The PyTorch team is making a number of updates to support MLflow usage and provide support for mobile and ARM64 architecture. The team held its first PyTorch Developer Day yesterday to provide PyTorch developers with technical talks, project deep dives, and a networking event with the core PyTorch team and developers.
Highlights from the event included:
MLFlow + PyTorch
A number of announcements were made regarding end-to-end support for MLflow usage with PyTorch. These include support for autologging via PyTorch Lightning, TorchService integration through a new deployment plug-in, and a sample end-to-end workflow targeting HuggingFace Transformers.
These additions were the result of a collaboration between Databricks and MLflow core maintainers and the PyTorch core development team at Facebook.
In the future, the teams plan on adding features such as end-to-end workflows for NLP and computer vision, support for hyperparameter optimization, programmatic interpretability using Captum, and support for a feature Store.
PyTorch prototype features for mobile
The team has announced four new prototype features, three of which will enable mobile machine learning developers to execute models. New features include DSP and NPUs using the Android Neural Networks API (NNAPI), GPU execution on Android via Vulkan, and GPU execution on iOS via Metal.

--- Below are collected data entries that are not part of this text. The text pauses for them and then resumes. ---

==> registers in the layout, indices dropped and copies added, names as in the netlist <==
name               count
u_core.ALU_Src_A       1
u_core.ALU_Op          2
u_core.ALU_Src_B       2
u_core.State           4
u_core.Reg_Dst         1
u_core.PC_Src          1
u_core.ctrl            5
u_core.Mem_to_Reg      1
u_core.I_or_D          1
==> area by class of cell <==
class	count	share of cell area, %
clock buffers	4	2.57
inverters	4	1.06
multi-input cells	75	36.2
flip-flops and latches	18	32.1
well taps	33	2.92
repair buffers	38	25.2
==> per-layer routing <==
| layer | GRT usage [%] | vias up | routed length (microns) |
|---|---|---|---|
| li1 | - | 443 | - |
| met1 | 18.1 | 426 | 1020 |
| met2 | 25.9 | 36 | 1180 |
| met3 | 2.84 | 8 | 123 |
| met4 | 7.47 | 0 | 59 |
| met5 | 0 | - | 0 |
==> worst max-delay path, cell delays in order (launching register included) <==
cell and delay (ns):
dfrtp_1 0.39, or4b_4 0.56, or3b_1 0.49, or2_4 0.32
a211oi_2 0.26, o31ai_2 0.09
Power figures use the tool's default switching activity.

The release also includes support for ARM64 builds for Linux.
Android Neural Networks API 1.3 and PyTorch Mobile support
The Android Neural Networks API (NNAPI) is designed to allow for running computationally intensive operations for machine learning on Android devices. NNAPI 1.3 adds support for Quality of Service APIs, Memory Domains, and expanded quantization support.
The team also announced PyTorch Neural Networks API support, which will allow developers to use hardware accelerated inference with PyTorch. This release also includes support for linear convolutional and multilayer perceptron models on Android 10 and higher.

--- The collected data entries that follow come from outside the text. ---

<file path="src/rtl/mcl_sine_special_bypass.sv">
// Purpose : in-order sine wrapper; special x (NaN/Inf/out-of-range/tiny) bypass the MCL pipeline.
// Latency : bypass results 1 cycle minimum (no fall-through), normal results = pipeline latency.
// Backpressure: input stalls when the order FIFO is full or the pipeline refuses a normal x;
//               pipeline results are held off until their entry reaches the FIFO head.
// Ports   : clk/rst (sync, active-high); in_* input x stream; mcl_x_* to pipeline;
//           mcl_res_* from pipeline; out_* ordered results; ord_count FIFO fill;
//           range_err registered pulse for an accepted out-of-range x.
module mcl_sine_special_bypass #(
    parameter int FLT_EXP   = 11,
    parameter int FLT_FRAC  = 52,
    parameter int ORD_DEPTH = 32,
    parameter int TINY_EXP  = 997,
    parameter logic [FLT_EXP+FLT_FRAC:0] PI_HALF = 64'h3FF921FB54442D18,
    localparam int W  = FLT_EXP + FLT_FRAC + 1,
    localparam int AW = $clog2(ORD_DEPTH),
    localparam int CW = $clog2(ORD_DEPTH) + 1
) (
    input  logic          clk,
    input  logic          rst,
    input  logic          in_avail,
    output logic          in_get,
    input  logic [W-1:0]  in_data,
    output logic          mcl_x_avail,
    input  logic          mcl_x_get,
    output logic [W-1:0]  mcl_x_data,
    input  logic          mcl_res_avail,
    output logic          mcl_res_get,
    input  logic [W-1:0]  mcl_res_data,
    output logic          out_avail,
    input  logic          out_get,
    output logic [W-1:0]  out_data,
    output logic [CW-1:0] ord_count,
    output logic          range_err
);

    localparam logic [FLT_EXP-1:0] TINY_E = FLT_EXP'(TINY_EXP);
    localparam logic [W-1:0] QNAN = {1'b0, {FLT_EXP{1'b1}}, 1'b1, {(FLT_FRAC-1){1'b0}}};
    localparam logic [W-1:0] FRAC_MSB = W'(1) << (FLT_FRAC - 1);

    // Classification of the offered x
    logic [FLT_EXP-1:0]  x_exp;
    logic [FLT_FRAC-1:0] x_frac;
    logic [W-2:0]        x_mag;
    logic                exp_ones, is_nan, is_inf, is_oor, is_tiny, byp;
    logic [W-1:0]        byp_res;

    assign x_exp    = in_data[W-2 -: FLT_EXP];
    assign x_frac   = in_data[FLT_FRAC-1:0];
    assign x_mag    = in_data[W-2:0];
    assign exp_ones = &x_exp;
    // Priority chain: NaN, Inf, out-of-range, tiny.
    assign is_nan   = exp_ones & (|x_frac);
    assign is_inf   = exp_ones & ~(|x_frac);
    assign is_oor   = ~exp_ones & (x_mag > PI_HALF[W-2:0]);
    assign is_tiny  = ~exp_ones & ~(x_mag > PI_HALF[W-2:0]) & (x_exp < TINY_E);
    assign byp      = is_nan | is_inf | is_oor | is_tiny;

    always_comb begin
        byp_res = in_data;
        if (is_nan) begin
            byp_res = in_data | FRAC_MSB;
        end else if (is_inf || is_oor) begin
            byp_res = QNAN;
        end
    end

    // Order FIFO state
    logic [AW-1:0] wr_ptr_q, wr_ptr_d;
    logic [AW-1:0] rd_ptr_q, rd_ptr_d;
    logic [CW-1:0] cnt_q, cnt_d;
    logic          range_err_q, range_err_d;
    logic          byp_mem_q [0:ORD_DEPTH-1];
    logic [W-1:0]  res_mem_q [0:ORD_DEPTH-1];

    logic full, empty, head_byp, push, pop;
    logic [W-1:0] head_res;

    assign full     = (cnt_q == CW'(ORD_DEPTH));
    assign empty    = (cnt_q == '0);
    assign head_byp = byp_mem_q[rd_ptr_q];
    assign head_res = res_mem_q[rd_ptr_q];

    // Input side: a normal x is accepted only together with the pipeline's get.
    assign mcl_x_data  = in_data;
    assign mcl_x_avail = in_avail & ~full & ~byp & ~rst;
    assign in_get      = in_avail & ~full & (byp | mcl_x_get) & ~rst;

    // Output side: a pipeline result is only consumed when its entry is the head.
    assign out_avail   = ~rst & ~empty & (head_byp | mcl_res_avail);
    assign out_data    = head_byp ? head_res : mcl_res_data;
    assign mcl_res_get = ~rst & ~empty & ~head_byp & out_get & mcl_res_avail;

    assign push = in_get;
    assign pop  = out_avail & out_get;

    always_comb begin
        wr_ptr_d    = wr_ptr_q;
        rd_ptr_d    = rd_ptr_q;
        cnt_d       = cnt_q;
        range_err_d = push & is_oor;
        if (push) begin
            wr_ptr_d = wr_ptr_q + 1'b1;
        end
        if (pop) begin
            rd_ptr_d = rd_ptr_q + 1'b1;
        end
        case ({push, pop})
            2'b10:   cnt_d = cnt_q + 1'b1;
            2'b01:   cnt_d = cnt_q - 1'b1;
            default: cnt_d = cnt_q;
        endcase
    end

    always_ff @(posedge clk) begin
        if (rst) begin
            wr_ptr_q    <= '0;
            rd_ptr_q    <= '0;
            cnt_q       <= '0;
            range_err_q <= 1'b0;
        end else begin
            wr_ptr_q    <= wr_ptr_d;
            rd_ptr_q    <= rd_ptr_d;
            cnt_q       <= cnt_d;
            range_err_q <= range_err_d;
        end
    end

    // Storage needs no reset: entries are only read once counted valid.
    always_ff @(posedge clk) begin
        if (push) begin
            byp_mem_q[wr_ptr_q] <= byp;
            res_mem_q[wr_ptr_q] <= byp_res;
        end
    end

    assign ord_count = cnt_q;
    assign range_err = range_err_q;

endmodule

</file>
<file path="config.mk">
export PLATFORM = sky130hd
export DESIGN_NAME = mcl_sine_special_bypass
export DESIGN_NICKNAME = d
export VERILOG_FILES = /design/src/rtl/mcl_sine_special_bypass.sv
export SDC_FILE = /design/constraint.sdc
export NUM_CORES = 2
export LEC_CHECK = 0
export CAP_MARGIN = 10
export CORE_UTILIZATION = 40
export DETAILED_ROUTE_END_ITERATION = 8
export SETUP_SLACK_MARGIN = 0.15
export SLEW_MARGIN = 20
export SYNTH_ARGS = -nofsm -noshare
export SYNTH_HDL_FRONTEND = slang
export SYNTH_SLANG_ARGS = --single-unit
</file>
<file path="constraint.sdc">
create_clock -name clk -period 13.9 [get_ports clk]
set_input_delay 4.17 -clock clk [delete_from_list [all_inputs] [get_ports clk]]
set_output_delay 4.17 -clock clk [all_outputs]
set_load 0.01 [all_outputs]
</file>
======== Word-level counts from Yosys, hierarchy flattened ========
Memory sizes are Yosys's and may differ from the RTL's. A register that Yosys moved wholly into a read port is not among the register bits.
Index checks and enable logic that the tools add are counted.
word-level totals
  ROM bits ................................ 0
  word-level logic and storage cells ...... 60
  memory bits (writable) .................. 2080
  flip-flop bits (word level) ............. 17
  memories ................................ 2
  output and inout port bits .............. 139
  bits in latches ......................... 0
  input port bits ......................... 134
memory list
  memory     words  bits a word  rd ports  clocked after Yosys merged registers in  write ports  line  text
  res_mem_q  32     64           1         1                                        1            73    logic [W-1:0] res_mem_q [0:ORD_DEPTH-1];
  byp_mem_q  32     1            1         1                                        1            72    logic byp_mem_q [0:ORD_DEPTH-1];
operators by class
  multipliers ............................. 0
  bitwise operators ....................... 30
  eq/ne operators ......................... 3
  magnitude comparators ................... 2
  add/subtract/negate cells ............... 4
  shift operators ......................... 0
  reductions and logical operators ........ 5
  multiplexer cells ....................... 10
  divide/modulo/power cells ............... 0
operator list
  operator                count
  $mux W64                3
  $gt A63 B62 Y1 const B  1
  $reduce_or A52 Y1       1
  $mux W5                 4
  $and A1 B1 Y1           17
  $pmux W6 S2             1
  $lt A11 B10 Y1 const B  1
  $reduce_and A11 Y1      1
  $add A5 B1 Y5 const B   2
  $not A1 Y1              8
  $add A6 B1 Y6 const B   1
  $eq A6 B6 Y1 const B    1
  $logic_not A6 Y1        1
  $sub A6 B1 Y6 const B   1
  $or A1 B1 Y1            5
  $eq A2 B1 Y1 const B    1
  $eq A2 B2 Y1 const B    1
  $mux W1                 2
  $reduce_bool A2 Y1      1
  $logic_or A1 B1 Y1      1

======== Logic depth before layout (Yosys ltp) ========
  depth after elaboration ................. 11
  gate-level depth with buffers ........... 17

======== Worst setup path before layout ========
Ideal clock, no wire load.
  path kind ............................... input port to output port
  from .................................... in in_data[31]
  to ...................................... out in_get
  data required time ...................... 9.730 ns
  slack ................................... 3.821 ns
  buffers on the path ..................... 1
  cell stages on the path ................. 8
  arrival ................................. 5.909 ns
  path through ............................ or4_1 > nor4_1 > a41oi_1 > a31o_2 > o21ai_2 > nand2_1 > inv_2 > buf_4
between the ends
  word-level cells in the longest chain between the ends .. 9
  elaborated cells between the ends (all ways) .. 15
  classes of those cells .................. 1 x order compare; 13 x bitwise; 1 x reduce/logical
ends and longest elaborated chain
  what                                                    line  text
  start, declared                                         22    input logic [W-1:0] in_data,
  branches (longest 5 deep; another with $gt A63 B62 Y1)  n/a
  $or A1 B1 Y1 *                                          56    assign byp = is_nan | is_inf | is_oor | is_tiny;
  $or A1 B1 Y1 *                                          86    assign in_get = in_avail & ~full & (byp | mcl_x_get) & ~rst;
  $and A1 B1 Y1 * (2 in series)                           86
  end, declared                                           21    output logic in_get,
Mark *: on every way between the ends.

======== Worst setup path after layout ========
  from .................................... in in_data[19]
  to ...................................... out in_get
Same word-level chain as after synthesis.

==> results.json <==
{
  "finalClockSkew_ps": 53.3,
  "worst_setup_path_start_kind": "input port",
  "min_path_type": "flip-flop to flip-flop",
  "pin_count": 273,
  "synth-adder-area-share_pct": 0.178,
  "grt_setup_unrepaired": "no",
  "drt-initial-drc-count": 4118,
  "crit_path_end_kind": "primary output",
  "cts_resized": 0,
  "die_h_microns": 454,
  "gr-usage-met2_pct": 35.4,
  "synth-xor-area-share_pct": 0.0965,
  "r2r.worst_path.cells": 15,
  "fmax_ghz": 0.0830,
  "rows": 165,
  "postCtsHoldBufs": 0,
  "slew-limit-headroom_pct": 23.1,
  "clkPwrFrac_pct": 42.3,
  "reg2reg_slack_ps": 8110,
  "synthMuxAreaShare_pct": 18.7,
  "p_leak_nw": 28.1,
  "first_global_vias": 38796,
  "drt-total-wl_microns": 211000,
  "grt.overflow.total": 0,
  "async_reset_ff_share_pct": 0,
  "p_int_mw": 10.5,
  "finalSetupTns_ps": 0,
  "synthesis.instances": 3460,
  "grt_max_degree": 127,
  "gp_congestion": 0.770,
  "nets": 3927,
  "cts_setup_buffers": 0,
  "syn_avg_cell_area_sq_um": 23.6,
  "synth-edff-count": 2080,
  "cts.clk_slew.worst_paths_ps": 60,
  "placed_area_sq_um": 87400,
  "p_sw_share_pct": 20.6,
  "critical_path_class": "input port to primary output",
  "cts_tree": "yes",
  "maxCapViolCount": 0,
  "ys_seq_elements": 2102,
  "grt_pass1_wl_microns": 297000,
  "period_share_pct": 86.7,
  "use_met3_pct": 2.52,
  "clkSinkCount": 2102,
  "power_mw": 13.3,
  "initial_core_util_pct": 40.3,
  "grt_busiest_layer": "met2",
  "synth-main-ff-cell": "edfxtp_1",
  "viasPerCell": 5.67,
  "crit_chain": "clkdlybuf4s50_1 -> or3_1 -> or3_1 -> o311a_1 -> o21ai_2 -> nand2_1 -> inv_2 -> clkdlybuf4s50_1",
  "grtUsageMet1_pct": 27.1,
  "synth_top_family_by_area": "multiplexers",
  "design_area_sq_um": 94300,
  "period_minus_slack_ps": 12050,
  "path_max_fanout": 33,
  "antenna_found_initial": 5,
  "die_w_microns": 454,
  "drive_above_1_share_pct": 27.8,
  "hold_violations": 0,
  "status": "finished, final reports clean",
  "core_sq_um": 203000,
  "setup_viol": 0,
  "power.density_nw_per_um2": 141,
  "r2r_end": "ord_count[5]",
  "drc": 0,
  "dp.cells": 6238,
  "cts_buffers": 209,
  "io_buffers": 272,
  "worst_skew_pair.late_latency_ps": 850,
  "ant_nets": 0,
  "p_switching_mw": 2.73,
  "min_path_cells": 2,
  "worst_pin_slew_ps": 1150,
  "n_fill_cell": 16465,
  "drt_first_pass_iters": 5,
  "num_vias": 37571,
  "detail_route.wl_per_cell_microns": 31.9,
  "p_seq_share_pct": 53.0,
  "yosysSeqAreaShare_pct": 77.0,
  "hold_end": "rd_ptr_q[4]",
  "area_growth_pct": 15.4,
  "min_from": "rd_ptr_q[4]",
  "syn_nets": 3605,
  "netlist_area_sq_um": 81700,
  "finalNonFillerCells": 6628,
  "ir_drop_mv": 0.133,
  "grt.total_usage_pct": 20.6,
  "ys_types": 52,
  "synth_compound_area_share_pct": 0.773,
  "cpMaxStageDelayCell": "clkdlybuf4s50_1",
  "htreeDepth": 4,
  "hpwl_microns": 108000,
  "slew_viol_final": 0,
  "yosysWarnings": 0,
  "crit_required_ps": 9730,
  "hold_slack_ps": 525,
  "crit_path_max_incr_delay_ps": 680,
  "cts.path.max_buffers": 3,
  "cts_root_buffer": "clkbuf_16",
  "yosys.area_share.simple_pct": 1.63,
  "cp.arrival_ps": 7880,
  "die_area_sq_um": 206000,
  "p_comb_share_pct": 4.7
}
==> power by group through the flow <==
stage	Combinational, mW	Clock [mW]	Sequential (mW)
after global routing	0.671	5.92	7.03
after detailed placement	0.633	0	7.17
after floorplan	0.375	0	7.16
final	0.621	5.62	7.03
after global placement	0.621	0	7.17
after CTS	0.634	5.68	7.03
==> per-stage QoR <==
step | utilization [%] | worst slack, ps
2_1_floorplan | - | 3820
3_3_place_gp | 43.1 | 1860
3_5_place_dp | 43.2 | 1790
4_1_cts | 46.5 | 1770
5_1_grt | 46.6 | 1690
6_report | 46.6 | 1850
==> cell usage in the layout, fill, tap and decap left out, types with 7 or more instances in the layout <==
cell type / synthesis / layout
edfxtp_1: 2080 / 2080
mux4_2: 650 / 650
clkdlybuf4s50_1: 0 / 272
clkbuf_16: 0 / 214
nand2_1: 79 / 79
buf_4: 66 / 75
o21ai_0: 70 / 69
mux2i_1: 65 / 65
clkbuf_1: 108 / 54
clkinv_1: 0 / 43
and3_4: 0 / 31
clkinv_2: 0 / 30
and2_2: 0 / 26
and2_1: 51 / 25
nor2_1: 22 / 22
bufinv_16: 0 / 22
dfxtp_1: 22 / 17
a21oi_1: 14 / 14
inv_1: 12 / 11
nor4_1: 11 / 10
ha_1: 10 / 10
nand4_1: 9 / 9
or3_1: 8 / 8
inv_6: 0 / 8
nand3_1: 8 / 7
==> critical path: cells and delay by family <==
family                 cells  cell delay (ps)
AO/OA/AOI/OAI              2              930
AND/OR/NAND/NOR            3             1230
buffers and inverters      3             1530
==> synth_stat cells, types with 10 or more instances <==
| master | instances | area share (%) |
|---|---|---|
| inv_1 | 12 | 0.055 |
| o21ai_0 | 70 | 0.43 |
| mux4_2 | 650 | 18 |
| buf_1 | 10 | 0.046 |
| and2_1 | 51 | 0.39 |
| buf_4 | 66 | 0.61 |
| dfxtp_1 | 22 | 0.54 |
| buf_2 | 60 | 0.37 |
| mux2i_1 | 65 | 0.80 |
| and3_1 | 36 | 0.28 |
| clkbuf_1 | 108 | 0.50 |
| nand2_1 | 79 | 0.36 |
| nand2b_1 | 12 | 0.092 |
| nor2_1 | 22 | 0.10 |
| nor4_1 | 11 | 0.084 |
| a21oi_1 | 14 | 0.086 |
| ha_1 | 10 | 0.15 |
| edfxtp_1 | 2080 | 76 |
==> sequential cells by signal, summed over array words and instances (netlist names), named ones only <==
name / count
res_mem_q: 2048
rd_ptr_q: 5
ord_count: 6
range_err: 1
wr_ptr_q: 5
byp_mem_q: 32
==> kinds of logic after synthesis <==
kind of cell    count (synthesis)
mux                           716
flops                        2102
compound gates                110
buf+inv                       260
simple gates                  252
fa+ha+maj                      11
xor+xnor                        9
==> area by class of cell <==
type / instances / area [sq um] / area share (%)
Antenna cell: 2 / 5.00 / 0.00531
Clock buffer: 271 / 5600 / 5.94
Clock inverter: 112 / 1160 / 1.23
Inverter: 13 / 53.8 / 0.0571
Multi-Input combinational cell: 1098 / 17700 / 18.8
Sequential cell: 2102 / 62900 / 66.7
Tap cell: 2672 / 3340 / 3.55
Timing Repair Buffer: 358 / 3470 / 3.69
==> worst max path at each step <==
stage	from	endpoint	slack, ps	depth (start not counted)
6_report	in_data[19]	in_get	1850	8
5_1_grt	in_data[19]	in_get	1690	8
4_1_cts	in_data[19]	in_get	1770	8
3_5_place_dp	in_data[19]	in_get	1790	8
3_3_place_gp	in_data[19]	in_get	1860	8
2_1_floorplan	in_data[31]	in_get	3820	8
==> metal layers <==
metal / vias to the layer above / wire length (microns)
met4: 0 / 7270
li1: 15430 / -
met2: 1200 / 108000
met5: - / 0
met3: 266 / 10600
met1: 20675 / 85100
No activity file was read; power rests on OpenSTA's default activity.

Future releases will include support for additional operators and model architectures, such as Mask R-CNN.
Facebook AI and OpenMined partner on PyTorch privacy and machine learning courses
The Private AI Series course is designed for all levels of expertise and will provide an overview of privacy-related technologies and how to implement and analyze them.
The two goals of the series are to provide broad awareness and education and to promote key machine learning technologies.
The series will be broken into four courses: awareness, foundation, cross-enterprise statistics and federated learning, and federated statistics and learning on web and mobile. The first course will begin in January 2021.